Представил, как они взламывают мой шкафчик в раздевалке, как находят там мой нательный крестик, мой молитвослов. Вспомнил, что оставил там и свой плеер; засмеялся. Плеер, конечно, вызовет изумление. Полностью деревянный, только провода обыкновенные. Вот они открывают деревянную крышку и вытаскивают компакт-диск, а диск тоже – деревянный, хотя выглядит как настоящий, столь же тонкий. Потом они включат его и обнаружат, что он работает, и диск крутится на оси, – только музыку, хранимую на носителе, они не услышат, как бы ни напрягали слух. Они, скорее всего, плеер изымут, может, Застыров его просто в карман к себе сунет, а может, оформит изъятие по правилам, запечатает в особый пакет. Потом они расспросят и моих коллег, в первую очередь Твердоклинова, но тот пожмёт плечами и отвечать будет односложно и нехотя: пролетариат не любит полицию.



– Что? – спросил Читарь.

– Они едут сюда.

– Мы успеем, – сказал Читарь, хлопнул себя по коленям и встал с лавки.

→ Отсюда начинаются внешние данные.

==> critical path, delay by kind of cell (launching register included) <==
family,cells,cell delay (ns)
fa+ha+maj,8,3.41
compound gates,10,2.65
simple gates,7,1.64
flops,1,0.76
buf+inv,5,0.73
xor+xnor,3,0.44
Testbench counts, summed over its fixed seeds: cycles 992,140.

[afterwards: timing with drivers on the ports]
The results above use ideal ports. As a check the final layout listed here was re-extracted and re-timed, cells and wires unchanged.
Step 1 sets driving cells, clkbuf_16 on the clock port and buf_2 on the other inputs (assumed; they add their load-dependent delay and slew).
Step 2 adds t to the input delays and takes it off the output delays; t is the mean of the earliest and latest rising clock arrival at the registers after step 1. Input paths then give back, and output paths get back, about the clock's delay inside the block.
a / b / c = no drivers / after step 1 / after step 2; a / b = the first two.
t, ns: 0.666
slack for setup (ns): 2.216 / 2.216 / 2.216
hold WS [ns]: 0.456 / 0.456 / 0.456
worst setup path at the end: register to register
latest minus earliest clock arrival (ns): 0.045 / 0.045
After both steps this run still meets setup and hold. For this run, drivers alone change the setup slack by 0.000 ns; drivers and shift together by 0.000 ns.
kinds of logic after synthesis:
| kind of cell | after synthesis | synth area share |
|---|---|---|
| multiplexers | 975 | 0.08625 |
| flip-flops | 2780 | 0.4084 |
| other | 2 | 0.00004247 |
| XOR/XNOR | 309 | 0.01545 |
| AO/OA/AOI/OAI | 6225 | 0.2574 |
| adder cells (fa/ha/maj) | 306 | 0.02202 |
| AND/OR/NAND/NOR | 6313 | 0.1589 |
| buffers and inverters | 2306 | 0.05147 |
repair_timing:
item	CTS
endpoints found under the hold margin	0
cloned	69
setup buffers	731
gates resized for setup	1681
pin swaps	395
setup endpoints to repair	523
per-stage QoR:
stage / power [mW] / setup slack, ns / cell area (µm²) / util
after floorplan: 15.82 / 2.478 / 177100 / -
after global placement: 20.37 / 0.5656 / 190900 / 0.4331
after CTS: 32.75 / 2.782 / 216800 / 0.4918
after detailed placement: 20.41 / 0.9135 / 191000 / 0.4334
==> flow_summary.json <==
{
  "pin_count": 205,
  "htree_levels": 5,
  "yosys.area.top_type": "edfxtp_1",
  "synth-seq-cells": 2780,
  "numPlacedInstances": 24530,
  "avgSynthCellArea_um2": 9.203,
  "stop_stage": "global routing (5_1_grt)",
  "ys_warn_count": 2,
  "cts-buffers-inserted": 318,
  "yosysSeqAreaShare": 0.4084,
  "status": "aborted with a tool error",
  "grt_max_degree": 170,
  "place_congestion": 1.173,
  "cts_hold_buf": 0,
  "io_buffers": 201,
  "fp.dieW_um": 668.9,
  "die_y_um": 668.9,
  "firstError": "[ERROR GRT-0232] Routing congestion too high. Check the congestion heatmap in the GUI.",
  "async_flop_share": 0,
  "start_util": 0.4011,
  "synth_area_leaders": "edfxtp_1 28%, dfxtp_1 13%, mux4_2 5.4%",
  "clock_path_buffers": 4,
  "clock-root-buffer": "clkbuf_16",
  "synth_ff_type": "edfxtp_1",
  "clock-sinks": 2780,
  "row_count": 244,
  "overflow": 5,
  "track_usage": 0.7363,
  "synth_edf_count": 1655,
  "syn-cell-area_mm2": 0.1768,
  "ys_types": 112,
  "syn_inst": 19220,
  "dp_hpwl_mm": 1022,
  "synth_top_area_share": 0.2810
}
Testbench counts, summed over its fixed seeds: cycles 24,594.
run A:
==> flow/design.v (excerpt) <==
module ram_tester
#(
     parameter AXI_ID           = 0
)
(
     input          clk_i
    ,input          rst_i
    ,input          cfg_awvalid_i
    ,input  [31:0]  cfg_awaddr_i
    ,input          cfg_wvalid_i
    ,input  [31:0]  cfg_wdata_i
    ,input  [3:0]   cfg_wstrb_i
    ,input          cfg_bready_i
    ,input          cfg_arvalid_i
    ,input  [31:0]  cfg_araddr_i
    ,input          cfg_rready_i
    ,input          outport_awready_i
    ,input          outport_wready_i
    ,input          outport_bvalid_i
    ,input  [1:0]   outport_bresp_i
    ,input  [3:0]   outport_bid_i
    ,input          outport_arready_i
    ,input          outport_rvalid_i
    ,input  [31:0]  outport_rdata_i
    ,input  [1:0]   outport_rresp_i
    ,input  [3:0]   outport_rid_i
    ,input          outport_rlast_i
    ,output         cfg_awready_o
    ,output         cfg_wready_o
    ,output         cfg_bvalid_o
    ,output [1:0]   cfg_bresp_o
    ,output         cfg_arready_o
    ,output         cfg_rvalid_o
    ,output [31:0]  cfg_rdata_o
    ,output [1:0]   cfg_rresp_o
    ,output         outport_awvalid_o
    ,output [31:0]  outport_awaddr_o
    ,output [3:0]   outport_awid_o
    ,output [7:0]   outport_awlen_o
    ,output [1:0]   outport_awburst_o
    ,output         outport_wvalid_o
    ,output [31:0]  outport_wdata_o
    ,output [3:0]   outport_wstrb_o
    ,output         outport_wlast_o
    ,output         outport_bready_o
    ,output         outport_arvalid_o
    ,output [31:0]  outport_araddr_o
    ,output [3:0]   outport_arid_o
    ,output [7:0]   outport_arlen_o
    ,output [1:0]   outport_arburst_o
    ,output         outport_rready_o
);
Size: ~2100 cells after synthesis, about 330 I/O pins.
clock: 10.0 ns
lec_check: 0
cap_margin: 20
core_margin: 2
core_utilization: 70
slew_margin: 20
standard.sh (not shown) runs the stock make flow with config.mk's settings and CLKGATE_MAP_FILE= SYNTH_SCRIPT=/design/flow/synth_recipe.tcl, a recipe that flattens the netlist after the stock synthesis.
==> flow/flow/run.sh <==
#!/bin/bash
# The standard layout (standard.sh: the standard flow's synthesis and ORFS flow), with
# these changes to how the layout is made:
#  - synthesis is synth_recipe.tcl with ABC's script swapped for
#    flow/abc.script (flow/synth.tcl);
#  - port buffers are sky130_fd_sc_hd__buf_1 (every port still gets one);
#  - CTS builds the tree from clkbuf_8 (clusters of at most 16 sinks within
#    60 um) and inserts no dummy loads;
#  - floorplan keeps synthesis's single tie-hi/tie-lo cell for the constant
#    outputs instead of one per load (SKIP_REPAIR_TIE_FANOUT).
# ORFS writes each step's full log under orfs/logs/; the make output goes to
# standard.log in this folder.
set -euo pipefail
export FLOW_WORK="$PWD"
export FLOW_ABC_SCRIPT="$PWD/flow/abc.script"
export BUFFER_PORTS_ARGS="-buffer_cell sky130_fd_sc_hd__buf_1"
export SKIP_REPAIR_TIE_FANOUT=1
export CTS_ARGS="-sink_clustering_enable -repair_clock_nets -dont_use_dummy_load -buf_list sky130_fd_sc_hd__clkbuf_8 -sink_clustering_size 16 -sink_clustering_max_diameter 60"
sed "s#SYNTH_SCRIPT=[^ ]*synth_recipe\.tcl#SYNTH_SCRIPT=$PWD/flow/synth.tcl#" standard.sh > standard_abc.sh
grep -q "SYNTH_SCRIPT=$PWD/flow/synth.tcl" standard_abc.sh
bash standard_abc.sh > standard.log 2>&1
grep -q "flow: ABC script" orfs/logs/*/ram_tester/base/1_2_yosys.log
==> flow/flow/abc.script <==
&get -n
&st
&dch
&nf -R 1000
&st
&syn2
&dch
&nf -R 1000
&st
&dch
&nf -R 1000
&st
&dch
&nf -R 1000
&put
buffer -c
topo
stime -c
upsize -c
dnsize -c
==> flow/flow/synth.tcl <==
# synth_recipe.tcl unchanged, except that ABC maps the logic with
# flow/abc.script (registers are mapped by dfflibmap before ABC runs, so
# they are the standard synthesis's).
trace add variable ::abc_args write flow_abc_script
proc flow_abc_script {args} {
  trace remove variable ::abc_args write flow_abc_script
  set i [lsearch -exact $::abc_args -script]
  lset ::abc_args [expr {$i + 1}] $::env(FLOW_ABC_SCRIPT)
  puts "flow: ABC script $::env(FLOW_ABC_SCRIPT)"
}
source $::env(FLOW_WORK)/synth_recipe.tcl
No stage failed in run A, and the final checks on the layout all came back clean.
What follows belongs to an exercise in optimizing a design on an open flow for small area; a production flow would make more cautious choices.
Only simulation tests tie the RTL to the original design; equivalence was not proved. The clock port is modelled as an ideal driver; clocking choices that lean on that would not hold on a real chip.

==> run a: inputs <==
Design adc16_top, start of the top module:
module adc16_top(
 	input                  CLK,
    input                  RESET_n,
	input                  RX1,
	output                 TX1,
    input   wire           CLKOUT_U10_n,
    input   wire           CLKOUT_U11_n,
    input   wire           CLKOUT_U12_n,
    input   wire           CLKOUT_U13_n,
    input   wire           CLKOUT_U14_n,
    input   wire           CLKOUT_U15_n,
    input   wire           CLKOUT_U16_n,
    input   wire           CLKOUT_U17_n,
    input   wire           CLKOUT_U18_n,
    input   wire           CLKOUT_U19_n,
    input   wire           CLKOUT_U20_n,
    input   wire           CLKOUT_U21_n,
    input   wire           CLKOUT_U22_n,
    input   wire           CLKOUT_U23_n,
    input   wire           CLKOUT_U24_n,
    input   wire           CLKOUT_U25_n,
    input   wire           CLKOUT_U10_p,
    input   wire           CLKOUT_U11_p,
    input   wire           CLKOUT_U12_p,
    input   wire           CLKOUT_U13_p,
    input   wire           CLKOUT_U14_p,
    input   wire           CLKOUT_U15_p,
    input   wire           CLKOUT_U16_p,
    input   wire           CLKOUT_U17_p,
    input   wire           CLKOUT_U18_p,
    input   wire           CLKOUT_U19_p,
    input   wire           CLKOUT_U20_p,
    input   wire           CLKOUT_U21_p,
    input   wire           CLKOUT_U22_p,
    input   wire           CLKOUT_U23_p,
    input   wire           CLKOUT_U24_p,
    input   wire           CLKOUT_U25_p,
    input   wire  [15:0]   DATA_IN_U10,
    input   wire  [15:0]   DATA_IN_U11,
    input   wire  [15:0]   DATA_IN_U12,
    input   wire  [15:0]   DATA_IN_U13,
    input   wire  [15:0]   DATA_IN_U14,
    input   wire  [15:0]   DATA_IN_U15,
    input   wire  [15:0]   DATA_IN_U16,
    input   wire  [15:0]   DATA_IN_U17,
    input   wire  [15:0]   DATA_IN_U18,
    input   wire  [15:0]   DATA_IN_U19,
    input   wire  [15:0]   DATA_IN_U20,
    input   wire  [15:0]   DATA_IN_U21,
    input   wire  [15:0]   DATA_IN_U22,
    input   wire  [15:0]   DATA_IN_U23,
    input   wire  [15:0]   DATA_IN_U24,
    input   wire  [15:0]   DATA_IN_U25
	);
Settings: LEC_CHECK=0, CAP_MARGIN=0, CORE_MARGIN=2, CORE_UTILIZATION=75, PLACE_DENSITY=0.85, SLEW_MARGIN=0; clock period 20.0 ns.
standard.sh (not shown) runs the stock make flow with config.mk's settings and CLKGATE_MAP_FILE= SYNTH_SCRIPT=/design/flow/synth_recipe.tcl, a recipe that flattens the netlist after the stock synthesis.
==> flow/flow/run.sh <==
#!/bin/bash
# The standard layout (standard.sh) with three changes:
#  - synthesis maps the combinational logic with an area-oriented ABC script;
#  - port buffers are sky130_fd_sc_hd__buf_1 instead of the default cell;
#  - clock-tree sinks are clustered into groups of up to 30, without dummy loads.
set -euo pipefail
W=$PWD
export CUSTOM_ABC_SCRIPT=$W/flow/abc_area.script
export FLOW_SYNTH_TCL=$W/synth_recipe.tcl
bash standard.sh \
  "SYNTH_SCRIPT=$W/flow/synth.tcl" \
  "BUFFER_PORTS_ARGS=-buffer_cell sky130_fd_sc_hd__buf_1" \
  "CTS_ARGS=-sink_clustering_enable -repair_clock_nets -sink_clustering_size 34 -sink_clustering_max_diameter 200 -dont_use_dummy_load" \
  finish > standard.log 2>&1
==> flow/flow/abc_area.script <==
strash
&get -n
&st
&syn2
&dch
&put
amap -m
==> flow/flow/synth.tcl <==
# The standard synthesis (synth_recipe.tcl), with Yosys's abc pass given
# an area-oriented ABC script (abc_area.script beside this file) in place of
# ORFS's speed script. Only the combinational mapping changes: the flip-flops
# are mapped by dfflibmap before abc runs, exactly as in the standard flow.
proc abc {args} {
  set i [lsearch -exact $args -script]
  if {$i >= 0} { lset args [expr {$i + 1}] $::env(CUSTOM_ABC_SCRIPT) }
  yosys abc {*}$args
}
source $::env(FLOW_SYNTH_TCL)
==> run b: changes against run a <==
--- a/flow/design.v
+++ b/flow/design.v
@@ -4,120 +4,103 @@
     input                 RX,
     output reg            RX_FF,
     output reg            RX_00
     );
     localparam [8:0] L_MID = 9'h026;   
     localparam [8:0] L_END = 9'h0b6;   
+    reg                   BUSY;
     reg    [3:0]          cnt_bit;
     reg    [8:0]          cnt_clk;
     reg                   ones;
     reg                   zeros;
-    wire                  busy        = !(cnt_bit[3] && cnt_bit[1]);
-    wire                  valid       = !busy && !cnt_bit[0];
+    reg                   VALID;
     wire                  end_cnt_clk = cnt_clk == L_END;
+    wire                  end_cnt_bit = end_cnt_clk && cnt_bit == 10 - 1;
     wire                  mid         = cnt_clk == L_MID;
     always @(posedge CLK) begin
         if (!RESET_n)
-            cnt_bit <= 4'd15;
-        else if (!busy)
-            cnt_bit <= RX ? 4'd15 : 4'd0;
-        else if (cnt_bit == 0 && mid && RX)
-            cnt_bit <= 4'd15;
-        else if (end_cnt_clk)
-            cnt_bit <= cnt_bit + 1'b1;
+            BUSY <= 0;
+        else if (BUSY == 0 && RX == 0)
+            BUSY <= 1;
+        else if (cnt_bit == 0 && mid && RX == 1)
+            BUSY <= 0;
+        else if (end_cnt_bit)
+            BUSY <= 0;
     end
     always @(posedge CLK) begin
-        if (RESET_n && busy && !end_cnt_clk)
+        if (RESET_n && BUSY && !end_cnt_clk)
             cnt_clk <= {cnt_clk[7:0], ~(cnt_clk[8] ^ cnt_clk[4])};
         else
             cnt_clk <= 0;
     end
     always @(posedge CLK) begin
-        if (mid && busy && cnt_bit != 0 && cnt_bit != 10 - 1) begin
+        if (!RESET_n)
+            cnt_bit <= 0;
+        else if (end_cnt_clk) begin
+            if (end_cnt_bit)
+                cnt_bit <= 0;
+            else
+                cnt_bit <= cnt_bit + 1'b1;
+        end
+    end
+    always @(posedge CLK) begin
+        if (mid && cnt_bit != 0 && cnt_bit != 10 - 1) begin
             ones  <= RX & (ones | cnt_bit == 1);
             zeros <= !RX & (zeros | cnt_bit == 1);
         end
     end
     always @(posedge CLK) begin
+        VALID <= RESET_n && end_cnt_bit;
+    end
+    always @(posedge CLK) begin
         if (!RESET_n) begin
             RX_FF <= 1'b0;
             RX_00 <= 1'b1;
-        end else if (valid) begin
+        end else if (VALID) begin
             RX_FF <= ones;
             RX_00 <= zeros;
         end
     end
 endmodule
 module uart_tx (
 input               clk,
 input               reset_n,
-input               rx_ff,
-input               rx_00,
-input               nbit,
-output              load,       
-output reg  [5:0]   BYTE,       
-output      [2:0]   bitno,      
-output              empty,      
+input               busy,
+input               wbit,
+output      [2:0]   widx,
+output              done,
 output reg          TX
 );
 localparam [8:0] L_END = 9'h0b6;   
-localparam [3:0] T_POST = 4'd10, T_NEXT = 4'd12, T_SET = 4'd13, T_REQ = 4'd14,
-                 T_START = 4'd15;
-reg                 WAIT;
-reg         [3:0]   step;
+reg         [3:0]   cnt_bit;
 reg         [8:0]   cnt_clk;
-wire                busy = step <= 9;          
 wire                end_cnt_clk = cnt_clk == L_END;
-assign load  = WAIT && rx_ff;
-assign bitno = step[2:0];
-assign empty = WAIT || (BYTE[4:0] == 31 && step == 9);
-always @(posedge clk) begin
-    if (!reset_n) begin
-        WAIT <= 1'b0;
-        step <= T_START;
-    end else if (WAIT) begin
-        if (rx_ff) begin
-            WAIT <= 1'b0;
-            step <= T_NEXT;
-            BYTE <= 0;
-        end
-    end else begin
-        case (step)
-            T_START: WAIT <= 1'b1;
-            T_NEXT: begin
-                if (!BYTE[5])
-                    step <= T_SET;
-                else if (rx_00)
-                    step <= T_START;
-            end
-            T_SET:  step <= T_REQ;
-            T_REQ:  step <= 4'd0;
-            T_POST: begin
-                BYTE <= BYTE + 1'b1;
-                step <= BYTE[0] ? T_NEXT : T_SET;
-            end
-            default: if (end_cnt_clk) step <= step + 1'b1;    
-        endcase
-    end
-end
+assign widx = ~cnt_bit[2:0];
+assign done = busy && end_cnt_clk && cnt_bit == 7;
 always @(posedge clk) begin
     if (reset_n && busy && !end_cnt_clk)
         cnt_clk <= {cnt_clk[7:0], ~(cnt_clk[8] ^ cnt_clk[4])};
     else
         cnt_clk <= 0;
 end
+always @(posedge clk) begin
+    if (!reset_n || done)
+        cnt_bit <= 0;
+    else if (busy && end_cnt_clk)
+        cnt_bit <= cnt_bit - 1'b1;
+end
 always @(posedge clk or negedge reset_n) begin
     if (!reset_n)
         TX <= 1;
     else if (busy && cnt_clk == 0) begin
-        if (step == 0)
+        if (cnt_bit == 0)
             TX <= 0;
-        else if (step == 9)
+        else if (cnt_bit == 7)
             TX <= 1;
         else
-            TX <= nbit;
+            TX <= wbit;
     end
 end
 endmodule
 module LTC2203(
     input   wire           CLK,
     input   wire           RESET_n,
@@ -241,63 +224,73 @@
     input   wire   [15:0]      DATA_IN_U23,
     input   wire   [15:0]      DATA_IN_U24,
     input   wire   [15:0]      DATA_IN_U25,
     input   wire               RX,
     output  wire               TX
     );
+    localparam S_START = 3'd0,   
+               S_WAIT  = 3'd1,   
+               S_NEXT  = 3'd2,   
+               S_SET   = 3'd3,
+               S_REQ   = 3'd4,
+               S_BUSY  = 3'd5,   
+               S_POST  = 3'd6;   
     wire            [255:0]    DATA_IN = {DATA_IN_U25, DATA_IN_U24, DATA_IN_U23, DATA_IN_U22, DATA_IN_U21, DATA_IN_U20, DATA_IN_U19, DATA_IN_U18, DATA_IN_U17, DATA_IN_U16, DATA_IN_U15, DATA_IN_U14, DATA_IN_U13, DATA_IN_U12, DATA_IN_U11, DATA_IN_U10};
-    reg             [255:0]    RING;
-    reg             [ 3:0]     PHASE;
-    reg                        NBIT;
+    reg             [255:0]    DATA;
+    reg             [ 2:0]     STATE;
+    reg             [ 5:0]     BYTE;       
     wire                       RX_FF;
     wire                       RX_00;
-    wire                       load;
-    wire            [ 5:0]     BYTE;
-    wire            [ 2:0]     bitno;
-    wire                       empty;
-    wire            [15:0]     head;
-    genvar c, j;
-    generate
-        for (c = 0; c < 16; c = c + 1) begin : g_ring
-            for (j = 0; j < 16; j = j + 2) begin : g_st
-                always @(posedge CLK_50M) begin
-                    RING[16*c+j]   <= ~((load & DATA_IN[16*c+j]) | RING[16*c+j+1]);
-                    RING[16*c+j+1] <= ~((!load | DATA_IN[16*c+j+1]) &
-                                        (j == 14 ? (RING[16*c] | empty) : RING[16*c+j+2]));
-                end
-            end
-            assign head[c] = RING[16*c];
-        end
-    endgenerate
+    wire            [ 2:0]     widx;
+    wire                       done;
     always @(posedge CLK_50M) begin
-        if (load)
-            PHASE <= 4'd0;
-        else
-            PHASE <= PHASE + 1'b1;
+        if (STATE == S_WAIT && RX_FF)
+            DATA <= DATA_IN;
     end
     always @(posedge CLK_50M) begin
-        if (PHASE == {BYTE[0], bitno[2:0]})
-            NBIT <= head[BYTE[4:1]] ^ !PHASE[0];
+        if (!RESET_n) begin
+            STATE <= S_START;
+        end else begin
+            case (STATE)
+                S_START: STATE <= S_WAIT;
+                S_WAIT: begin
+                    BYTE <= 0;
+                    if (RX_FF)
+                        STATE <= S_NEXT;
+                end
+                S_NEXT: begin
+                    if (!BYTE[5])
+                        STATE <= S_SET;
+                    else if (RX_00)
+                        STATE <= S_START;
+                end
+                S_SET:  STATE <= S_REQ;
+                S_REQ:  STATE <= S_BUSY;
+                S_BUSY: if (done) STATE <= S_POST;
+                S_POST: begin
+                    BYTE <= BYTE + 1'b1;
+                    STATE <= BYTE[0] ? S_NEXT : S_SET;
+                end
+                default: STATE <= S_START;
+            endcase
+        end
     end
     UART_RX i2(
         .CLK        (CLK_50M),
         .RESET_n    (RESET_n),
         .RX         (RX),
         .RX_FF      (RX_FF),
         .RX_00      (RX_00)
     );
     uart_tx i1 (
         .clk        (CLK_50M),
         .reset_n    (RESET_n),
-        .rx_ff      (RX_FF),
-        .rx_00      (RX_00),
-        .nbit       (NBIT),
-        .load       (load),
-        .BYTE       (BYTE),
-        .bitno      (bitno),
-        .empty      (empty),
+        .busy       (STATE == S_BUSY),
+        .wbit       (DATA[{BYTE[4:0], widx}]),
+        .widx       (widx),
+        .done       (done),
         .TX         (TX)
     );
 endmodule
 module adc16_top(
  	input                  CLK,
     input                  RESET_n,
--- a/flow/flow/run.sh
+++ b/flow/flow/run.sh
@@ -7,8 +7,8 @@
 W=$PWD
 export CUSTOM_ABC_SCRIPT=$W/flow/abc_area.script
 export FLOW_SYNTH_TCL=$W/synth_recipe.tcl
 bash standard.sh \
   "SYNTH_SCRIPT=$W/flow/synth.tcl" \
   "BUFFER_PORTS_ARGS=-buffer_cell sky130_fd_sc_hd__buf_1" \
-  "CTS_ARGS=-sink_clustering_enable -repair_clock_nets -sink_clustering_size 34 -sink_clustering_max_diameter 200 -dont_use_dummy_load" \
+  "CTS_ARGS=-sink_clustering_enable -repair_clock_nets -sink_clustering_size 30 -sink_clustering_max_diameter 200 -dont_use_dummy_load" \
   finish > standard.log 2>&1
CORE_UTILIZATION = 40   (was 75)
PLACE_DENSITY = default   (was 0.85)
==> impl_metrics.py <==
metrics = {
    "cells_and_area": {
        "ff_latch_area_um2": 16700,
        "final_util_pct": 45.9,
        "seq_share_pct": 76.3,
    },
    "run_status": {
        "status": "finished clean",
    },
    "die": {
        "taps": 615,
    },
    "synthesis": {
        "synthFlopType": "edfxtp_1",
    },
    "placed_design": {
        "dp_hpwl_mm": 26.2,
    },
}
the above is filed under run b

==> impl_metrics.py <==
metrics = {
    "run_status": {
        "status": "finished clean",
    },
    "cells_and_area": {
        "seq_share_pct": 75.8,
        "ff_latch_area_um2": 14200,
    },
    "synthesis": {
        "synthFlopType": "dfxtp_1",
    },
    "die": {
        "taps": 280,
    },
    "grt": {
        "grtUsageMet2_pct": 49.6,
    },
}
the above is filed under run a

-- re-timing with driven ports --
Ports are ideal in the flow. The routed layouts listed here were re-timed in OpenROAD. Step 1: set_driving_cell puts a clkbuf_16 on CLK and a buf_2 on each other input, an assumption about the parent block. Step 2 moves the port delays by t, midway between the first and last clock arrival at a register: inputs arrive t later, outputs are due t later. That takes back most of the time a late clock gives input paths. a / b / c = ideal / step 1 / step 2; a / b = the first two.
run	t, ns	setup WS [ns]	worst register clock-pin slew, ns
run a	0.571	14.127 / 14.157 / 13.586	0.12 / 0.12
run b	0.607	14.525 / 14.554 / 13.947	0.12 / 0.12
After both steps every run listed still meets setup and hold. For run b, which loses most, drivers alone change the setup slack by +0.029 ns; drivers and shift together by -0.578 ns.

– Ещё не поздно уйти, – сказал я. – Оставим её тут, а сами – в лес.

Читарь не упрекнул меня ни словом, ни взглядом, только покачал головой:

– Если оставим – её у нас заберут. Нет, мы успеем. А не успеем – продолжим, когда всё закончится.

– Обгорим сильно, – сказал я.

– Не впервой, – сказал Читарь. – Иногда я думаю, что это даже полезно. И ей тоже будет полезно.

– Если она обгорит, – сказал я, – то совсем чуть-чуть. Дерево очень плотное. Поверхность обуглится, но глубже не пойдёт.

– Ничего с ней не будет, – сказал Читарь. – Ты сам не понимаешь, насколько она хороша.

– Почему не понимаю? – сказал я. – Понимаю. Это лучшее из всего, что я сделал. Обратил внимание – шва на горле не видать? Затёрли мы шов, заполировали. Когда она встанет, у неё даже малого шрамика не останется. Для женщины это важно.

– Мне нравится, что ты за неё переживаешь, – сказал Читарь. – Ты уже относишься к ней как к живой. Для тебя она уже восстала.

– Для меня она стала живой, когда я её закончил. Всё, что сделано с любовью и умом, – всё живое. Во всё, что я сделал руками, перешла часть моего духа.

Дальше спорить не стали, вернулись к делу.

В третий раз за последние сутки я проверил ставни, замок на калитке; в третий раз заложил засовом входную дверь; в третий раз выключил телефон; в третий раз сошёл по ступеням в подземелье и закрыл крышку люка.

В подвале пахло свечным воском; честно сказать, я никогда не любил этот запах – он напоминал мне о прошлом.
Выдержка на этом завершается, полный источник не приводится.